Un lugar sin nombre, la exposición individual de Florencia Sadir en el Centro Cultural Recoleta, se presenta como el distanciamiento de una palabra. El título elegido para la muestra es, en sí mismo, el sitio de un silencio. Ese topónimo que no está, que se interdice o se prefiere vacante, acaso represente la voz del poder. El nombre que no quiere el título de la exposición es aquel que confía en la transparencia del lenguaje para confinar la realidad a unas pocas coordenadas.

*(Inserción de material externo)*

<file path="src/rtl/i2c_ptr_target.sv">
module i2c_ptr_target #(
  parameter logic [5:0] ADDR_HI = 6'b101011
) (
  input  logic       clk,
  input  logic       rst_n,
  input  logic       scl_i,
  input  logic       sda_i,
  input  logic       addr_sel,
  output logic       sda_oe,
  output logic [7:0] bank_addr,
  output logic       bank_rd,
  output logic       bank_wr,
  output logic [7:0] bank_wdata,
  input  logic [7:0] bank_rdata,
  input  logic       bank_valid
);
  typedef enum logic [3:0] {
    ST_IDLE, ST_ADDR, ST_AACK, ST_PTR, ST_PACK, ST_WDAT, ST_WACK, ST_RDAT, ST_RACK, ST_RNXT
  } st_t;

  st_t        st;
  logic [2:0] scl_p, sda_p;
  logic [7:0] sr, ptr;
  logic [3:0] cnt;
  logic       rw, ack_on;

  wire scl_rise = scl_p[1] & ~scl_p[2];
  wire scl_fall = ~scl_p[1] & scl_p[2];
  wire start_c  = scl_p[1] & scl_p[2] & sda_p[2] & ~sda_p[1];
  wire stop_c   = scl_p[1] & scl_p[2] & ~sda_p[2] & sda_p[1];
  wire [7:0] rx      = {sr[6:0], sda_p[1]};
  wire [7:0] rd_byte = bank_valid ? bank_rdata : 8'h00;
  wire       ack_val = (st == ST_AACK) | bank_valid;

  assign bank_addr  = ptr;
  assign bank_wdata = sr;

  always_ff @(posedge clk or negedge rst_n) begin
    if (!rst_n) begin
      scl_p   <= 3'b111;
      sda_p   <= 3'b111;
      st      <= ST_IDLE;
      sr      <= 8'h00;
      ptr     <= 8'h00;
      cnt     <= 4'd0;
      rw      <= 1'b0;
      ack_on  <= 1'b0;
      sda_oe  <= 1'b0;
      bank_rd <= 1'b0;
      bank_wr <= 1'b0;
    end else begin
      scl_p   <= {scl_p[1:0], scl_i};
      sda_p   <= {sda_p[1:0], sda_i};
      bank_rd <= 1'b0;
      bank_wr <= 1'b0;
      if (start_c) begin
        st     <= ST_ADDR;
        cnt    <= 4'd0;
        ack_on <= 1'b0;
        sda_oe <= 1'b0;
      end else if (stop_c) begin
        st     <= ST_IDLE;
        ack_on <= 1'b0;
        sda_oe <= 1'b0;
      end else begin
        case (st)
          ST_ADDR, ST_PTR, ST_WDAT:
            if (scl_rise) begin
              sr  <= rx;
              cnt <= cnt + 4'd1;
              if (cnt == 4'd7) begin
                if (st == ST_ADDR) begin
                  if (rx[7:1] == {ADDR_HI, addr_sel}) begin
                    rw <= rx[0];
                    st <= ST_AACK;
                  end else begin
                    st <= ST_IDLE;
                  end
                end else if (st == ST_PTR) begin
                  ptr <= rx;
                  st  <= ST_PACK;
                end else begin
                  st <= ST_WACK;
                end
              end
            end
          ST_AACK, ST_PACK, ST_WACK:
            if (scl_fall) begin
              if (!ack_on) begin
                ack_on  <= 1'b1;
                sda_oe  <= ack_val;
                bank_wr <= (st == ST_WACK) && bank_valid;
              end else begin
                ack_on <= 1'b0;
                sda_oe <= 1'b0;
                cnt    <= 4'd0;
                if (st == ST_AACK && rw) begin
                  sr      <= rd_byte;
                  sda_oe  <= ~rd_byte[7];
                  bank_rd <= 1'b1;
                  st      <= ST_RDAT;
                end else if (st == ST_AACK) begin
                  st <= ST_PTR;
                end else begin
                  st <= ST_WDAT;
                  if (st == ST_WACK) ptr <= ptr + 8'd1;
                end
              end
            end
          ST_RDAT: begin
            if (scl_rise) cnt <= cnt + 4'd1;
            if (scl_fall) begin
              if (cnt == 4'd8) begin
                sda_oe <= 1'b0;
                st     <= ST_RACK;
              end else if (cnt != 4'd0) begin
                sda_oe <= ~sr[6];
                sr     <= {sr[6:0], 1'b0};
              end
            end
          end
          ST_RACK:
            if (scl_rise) begin
              ptr <= ptr + 8'd1;
              st  <= sda_p[1] ? ST_IDLE : ST_RNXT;
            end
          ST_RNXT:
            if (scl_fall) begin
              sr      <= rd_byte;
              sda_oe  <= ~rd_byte[7];
              bank_rd <= 1'b1;
              cnt     <= 4'd0;
              st      <= ST_RDAT;
            end
          default: ;
        endcase
      end
    end
  end
endmodule


</file>
<file path="config.mk">
export PLATFORM = sky130hd
export DESIGN_NAME = i2c_ptr_target
export DESIGN_NICKNAME = d
export VERILOG_FILES = /design/src/rtl/i2c_ptr_target.sv
export SDC_FILE = /design/constraint.sdc
export NUM_CORES = 1
export LEC_CHECK = 0
export BUFFER_PORTS_ARGS = -buffer_cell sky130_fd_sc_hd__buf_2
export CAP_MARGIN = 40
export CELL_PAD_IN_SITES_DETAIL_PLACEMENT = 0
export CELL_PAD_IN_SITES_GLOBAL_PLACEMENT = 1
export CORE_MARGIN = 2
export CORE_UTILIZATION = 35
export DETAILED_ROUTE_END_ITERATION = 7
export GPL_TIMING_DRIVEN = 0
export PLACE_DENSITY = 0.67
export SLEW_MARGIN = 0
export SYNTH_ARGS = -nofsm -noshare
export SYNTH_HDL_FRONTEND = slang
export SYNTH_SLANG_ARGS = --single-unit
</file>
<file path="constraint.sdc">
create_clock -name clk -period 5.74 [get_ports clk]
set_clock_uncertainty 0.05 [all_clocks]
set_input_delay 0.287 -clock clk [delete_from_list [all_inputs] [get_ports clk]]
set_output_delay 0.287 -clock clk [all_outputs]
set_load 0.01 [all_outputs]
</file>
* Word-level counts from Yosys, hierarchy flattened
Cells that the tools add are included.
Widths: inputs -> output; s select.
** Word-level totals
- Bits in registers :: 35
- Input port bits :: 14
- Output and inout bits :: 19
- Logic and storage cells :: 162
** Operators by class
- Add/sub/neg operators :: 2
- Eq/ne operators :: 41
- Multiplexer cells :: 72
- Bitwise logic cells :: 16
- Reduce and logical (&&, ||, !) cells :: 20
** Operators by type and width (count)
- $mux 8 :: 19
- $mux 4 :: 18
- $ne 2x2->1 const B :: 16
- $ne 4x4->1 const B :: 8
- $pmux 8 s4 :: 1
- $mux 1 :: 25
- $pmux 8 s3 :: 1
- $eq 4x3->1 const B :: 5
- $pmux 4 s5 :: 1
- $reduce_and 13->1 :: 1
- $eq 4x4->1 const B :: 3
- $pmux 4 s3 :: 1
- $reduce_bool 4->1 :: 3
- $reduce_and 11->1 :: 1
- $ne 3x3->1 const B :: 3
- $reduce_and 9->1 :: 1
- $reduce_bool 3->1 :: 3
- $add 8x1->8 const B :: 1
- $eq 4x2->1 const B :: 2
- $not 1->1 :: 8
- $and 1x1->1 :: 7
- $eq 7x7->1 :: 1
- $reduce_and 7->1 :: 1
- $reduce_bool 7->1 :: 1
- 16 further kinds :: 20

* Logic depth before layout (Yosys ltp)
- Depth after elaboration :: 8
- Gate-level depth with buffers :: 9
- Mapped depth without buffers :: 7

* Least setup slack after synthesis
OpenSTA, ideal clock, no wires.
- Path kind :: register to register
- From :: register cnt[0]
- To :: register ptr[0], in the netlist bank_addr[0]
- Setup time :: 0.128 ns
- Arrival :: 1.862 ns
- Data required time :: 5.562 ns
- Slack :: 3.700 ns
- Stages on the path, launching flop included :: 8
- Path buffers :: 1
- Clock period less this slack :: 2.040 ns
- Cells stage by stage :: dfrtp_1 > ha_1 > nand3b_1 > or4b_4 > a31oi_4 > and2_4 > buf_8 > o211ai_2
** On the way
- Longest elaborated chain between the ends :: 3
** RTL lines
- start, declared :: RTL line 24 : logic [3:0] cnt;
- start signal, assigned :: RTL line 70 : cnt <= cnt + 4'd1;
- start signal, assigned :: RTL line 111 : if (scl_rise) cnt <= cnt + 4'd1;
- $eq 4x3->1 :: RTL line 71 : if (cnt == 4'd7) begin
- $ne 2x2->1 (no line)
- $reduce_and 13->1 (no line)
- end signal, assigned :: RTL line 80 : ptr <= rx;
- end signal, assigned :: RTL line 106 : if (st == ST_WACK) ptr <= ptr + 8'd1;
- end signal, assigned :: RTL line 124 : ptr <= ptr + 8'd1;
- end, declared :: RTL line 23 : logic [7:0] sr, ptr;
Every way passes these cells.
A chain may end at the register's enable or synchronous reset.

* Worst setup path after layout
Same ends and word-level chain as after synthesis.

==> results list <==
* Leading cell type in the layout, fill and taps excluded: sky130_fd_sc_hd__buf_2
* Detailed placer's ending HPWL: between 4000 and 5000 um
* Max-cap check violation count: 0
* Global routing's busiest layer: met2
- The floorplan step set the die height to roughly 85 um.
- The die covers approximately 7200 sq um.
- Max-slew violations: 0
- For this block, the initial DRC count from the detailed router was 65.
* Endpoint class of the critical path: flop
* Met1 track utilization from global routing: 25.4%
- The root buffer cell chosen for the clock tree is sky130_fd_sc_hd__clkbuf_8.
* Mean Syn Cell Area: roughly 9 sq um
* Combinational power share: between 50% and 60%
- IR analysis of the VDD net gives a maximum drop of about 0.00022 V.
- Met3 track utilization from global routing: 3.40%
- Most used flip-flop cell after synthesis: sky130_fd_sc_hd__dfrtp_1
- The clock tree synthesis step divided the H-tree into 2 levels.
- Summed over all nets, the switching power comes to 0.742 mW.
- In this run switching power makes up about 49% of total power.
* Final Cycle Share: 40.1%
- Number of global-route vias before repair: roughly 2000
- Register area share after synthesis: about two fifths
- Once detail routing completed, the nets flagged for antenna violations numbered 0.
* Routed vias: approximately 2100
- Result of the run: completed
- Unrepaired setup endpoints after global routing: false
- In this run the register-to-register setup slack is 3.44 ns.
* Post-synthesis sequential element count: 35
* Lkg Pwr: roughly 1.2 nW
- The clock reaches the later pin of the worst-skew pair after approximately 0.30 ns.
- The synthesized design contains 0 enable-type register cells.
- At the worst endpoint, the arrival time is about 2.4 ns.
- Final-layout fill cell count: between 600 and 700
- Fraction of registers with async set/reset: 100%
* Met2 Use GR: about 29%
* Relative contribution of sequential cells to total power: 27.8%
- The die is between 80 and 90 um wide.
- Setup violations remaining at the end of the flow were counted as 0.
- Cell internal power was estimated by the tool at slightly below 0.8 mW.
- After clock tree synthesis, the flow added hold-fix buffers numbering 1.
- Summing internal, switching and leakage power gives about 1.5 mW.
- Clock buffers created by TritonCTS: 5
* Post-route worst setup slack: 3.44 ns
- Combined area of all synthesized cells: 2300 sq um
- Ordered cell list for the critical path: ha_1 -> nand3b_1 -> or4b_4 -> a31oi_4 -> and2_4 -> buf_8 -> o211ai_2
* Power density over cell area: 568 nW/um^2
- Critical Path Fanout Max: 10
- The worst path in the final design needs a cycle of about 2.3 ns, including I/O delays and setup.
- Buffers added to address setup during post-CTS repair amount to 0.
* Routability cong.: approximately 0.82
- Global-route usage over all layers: a little under a fifth
- The hold violation count in the final report is 0.
- Clock tree from TritonCTS: done
* Initial antenna violation count: 0
* Distinct cells, synth: 60
* Number of gates resized after cts: 0
- Row generation in the floorplan step produced 29 rows.
- The first global-routing pass estimated 10300 um of wire.
* Initial standard-cell utilization of the core: approximately 36%
- Cells fill 42.2% of the core in the end.
- Transition time at the pin with the least slew margin: about 0.84 ns
- Summed over all layers, the routed wires come to 6240 um.
* Pin count of the biggest net entering global routing: 28
- Clock-pin slew was measured on the worst setup and hold paths at roughly 0.080 ns.
* Core area: ~6300 sq um
- Synthesis produced a netlist with a net count of about 270.
- For this run, the number of Yosys warnings is 0.
- STA classifies the critical path startpoint as a flop.
- Headroom to the max-slew limit came out at between 40% and 50%.
- Count of unresolved DRC violations after routing: 0
- I/O pin count: 33
- Power share of the clock group: 12.8%
- The critical path is of the flop to flop type.
- The cell count after synthesis came out at 255.
- Counting along the longest clock path gives a buffer depth of 2.
- Detail-routed via count per cell: between 5 and 6
- The clock drives 35 sinks.
- At the placement stage, the worst setup path has a slack of ~3.4 ns.
- Compared with the post-synthesis result, the final layout area differs by 16.5%.
- Routed length per instance: ~17 um
* Aggregate global routing overflow: 0
* Diodes inserted: 0
- Commonest cells after routing, fill and taps aside: sky130_fd_sc_hd__buf_2, sky130_fd_sc_hd__dfrtp_1, sky130_fd_sc_hd__nand2_1
- Cells with a size suffix above 1 make up approximately 28% of the layout.
- I/O Buffers: 32
- Min-delay worst type: input pin to flop
* Data required time of the worst path: just under 6 ns
* Max Freq: approximately 430 MHz
* Max incr delay on CP: approximately 0.56 ns
- After the last flow step, the layout net total stands at around 310.
- Setup TNS: 0 ns
* Drt first pass iters: 4
* Slowest cell on the critical path: sky130_fd_sc_hd__or4b_4
## flip-flops by register name (all words and copies together) (netlist names)
register    count
bank_addr       8
bank_rd         1
sda_p           3
st              4
scl_p           3
sda_oe          1
bank_wr         1
bank_wdata      8
cnt             4
ack_on          1
rw              1
## stage by stage
stage	cell area, sq um	instances	hold WS (ns)
5_1_grt	2680	374	0.0177
4_1_cts	2680	374	0.0264
3_5_place_dp	2580	365	0.127
6_report	2680	374	0.0282
3_3_place_gp	2560	364	0.296
2_1_floorplan	2300	255	-0.0586
## synth_stat cells, drive strengths merged, types with 3 or more instances
library cell  count  area share (%)
nand3b            5             1.6
mux2i             5             2.2
dfrtp            29              32
inv               5            0.82
dfstp             6             6.9
or2               3            0.82
nor2              9             1.5
nand2b            8             2.2
and3             12             3.3
nand3            12             2.6
o21ai            26             5.7
buf              15             4.1
a21oi            24             6.4
nor3              6             1.3
a31oi             9             3.4
nand4             6             1.6
ha                3             1.6
nor2b             3            0.82
nand2            26             4.2
## cell families (layout without fill, tap and decap cells)
kind of cell | count (synthesis) | after routing | synth area share (%)
AND/OR/NAND/NOR | 107 | 107 | 26.8
AO/OA/AOI/OAI | 78 | 78 | 23.6
flip-flops | 35 | 35 | 38.4
buffers and inverters | 22 | 64 | 5.22
multiplexers | 7 | 7 | 3.16
adder cells (fa/ha/maj) | 4 | 4 | 2.07
XOR/XNOR | 2 | 2 | 0.762
## layer usage
metal / wire length, um / vias to the layer above / share of wire, %
met2: 2890 / 39 / 46
li1: - / 1039 / -
met5: 0 / - / 0
met4: 73 / 0 / 1.2
met3: 227 / 7 / 3.6
met1: 3050 / 1042 / 49
## final cells by class
type,count,area (sq um),area share (%)
Clock inverter,3,23.8,0.887
Buffer,17,101,3.78
Tap cell,77,96.3,3.60
Inverter,5,18.8,0.701
Multi-Input combinational cell,198,1300,48.4
Timing Repair Buffer,34,190,7.10
Sequential cell,35,883,33.0
Clock buffer,5,68.8,2.57
## power by group through the flow
stage / Combinational (mW) / Sequential [mW] / Clock, mW
after floorplan: 0.658 / 0.426 / 0
after global placement: 0.904 / 0.427 / 0
after detailed placement: 0.904 / 0.425 / 0
after CTS: 0.908 / 0.421 / 0.198
after global routing: 1.01 / 0.437 / 0.208
final: 0.905 / 0.423 / 0.195
## critical path: cells and delay by family (launching register included)
family          cells  cell delay, ns
fa+ha+maj           1            0.21
buf+inv             1            0.14
flops               1            0.41
simple gates        3            0.93
compound gates      2            0.45
## worst paths after layout
check,from,to,depth (start not counted)
min,sda_i,sda_p[0],1
min in group asynchronous,rst_n,cnt[2],2
max,cnt[0],bank_addr[0],7
max in group asynchronous,rst_n,sda_p[2],3
min reg2reg,sda_p[0],sda_p[1],0
max reg2reg,cnt[0],bank_addr[0],7
Note: power is estimated with default switching activity, not from simulation.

Es coherente, entonces, que una de las figuras que gobierna la instalación sea la opacidad.  Espacio opaco: cortado por una quincha que dispone al espectador para escudriñar por debajo o por arriba de ese artefacto visual; objetos opacos: estructuras cubiertas por mimbre que se muestran como imposibilidad de ver aquello que esconden. A la opacidad, la obra opone la intemperie, una mirada transparente que se identifica con el estar afuera de los objetos. Entre dos estructuras triangulares, también de mimbre, una naranja queda suspendida por encima del suelo y expuesta al paso del tiempo. Si la temporalidad de la obra es la de una edad dorada previa a la aparición de los nombres, con arquitecturas que recuerdan el tiempo detenido de la pintura metafísica, la inflexión temporal que instala esa fruta es la del tempus fugit: el paso del tiempo como pérdida irreparable.

Transversal a la instalación, la otra figura que recorre la muestra es la de un espacio suspendido, abierto entre los cuerpos: el espacio como espaciamiento. La naranja, presionada por los triángulos, se mantiene a distancia del piso. Del mismo modo, la colocación de la cerca, contenida por las paredes de la sala, deja un espacio abierto entre el piso y la franja de barro y de paja. La disposición abre un intervalo, un diferimiento, entre el muro que se levanta y el que se acoge a los fundamentos del suelo. Como espacialidad suspendida, intermitente, la obra de Sadir enciende y apaga en la caja blanca un territorio de barro y espesura que permanece liminar, como recuerdo incierto de un paisaje que linda con la pura fantasía.

El texto curatorial de Javier Soria Vázquez está hecho de sugerencias que vuelven a repartir los objetos exhibidos en el espacio de una narración. Esas indicaciones no explican la obra, no la establecen en un único lugar, sino que comienzan posibles historias para explicar la dispersión a la que nos enfrentamos.  Una de esas historias cuenta el espacio como la conquista de una autonomía: “Una mujer que construye en algún otro lugar, bajo un cielo liviano y azul objetos inservibles que se relacionan por forma o proximidad”. Se trata de objetos útiles que cancelan su destino práctico, su fatalidad de útiles, para alcanzar la autonomía estética. Su uso deja de estar ordenado por los fines previsibles para redistribuirse según la pura vecindad de las formas. Esa cita nos ofrece una tercera figura para pensar la obra como paisaje imaginario que si arrastra consigo una carga de materiales y de técnicas dotados de una geografía, lo hace solo para inventar con ellos una nueva configuración. Esparcidas, espaciadas, las técnicas quedan libradas al juego libre –libre también de nombres- de la imaginación y el entendimiento.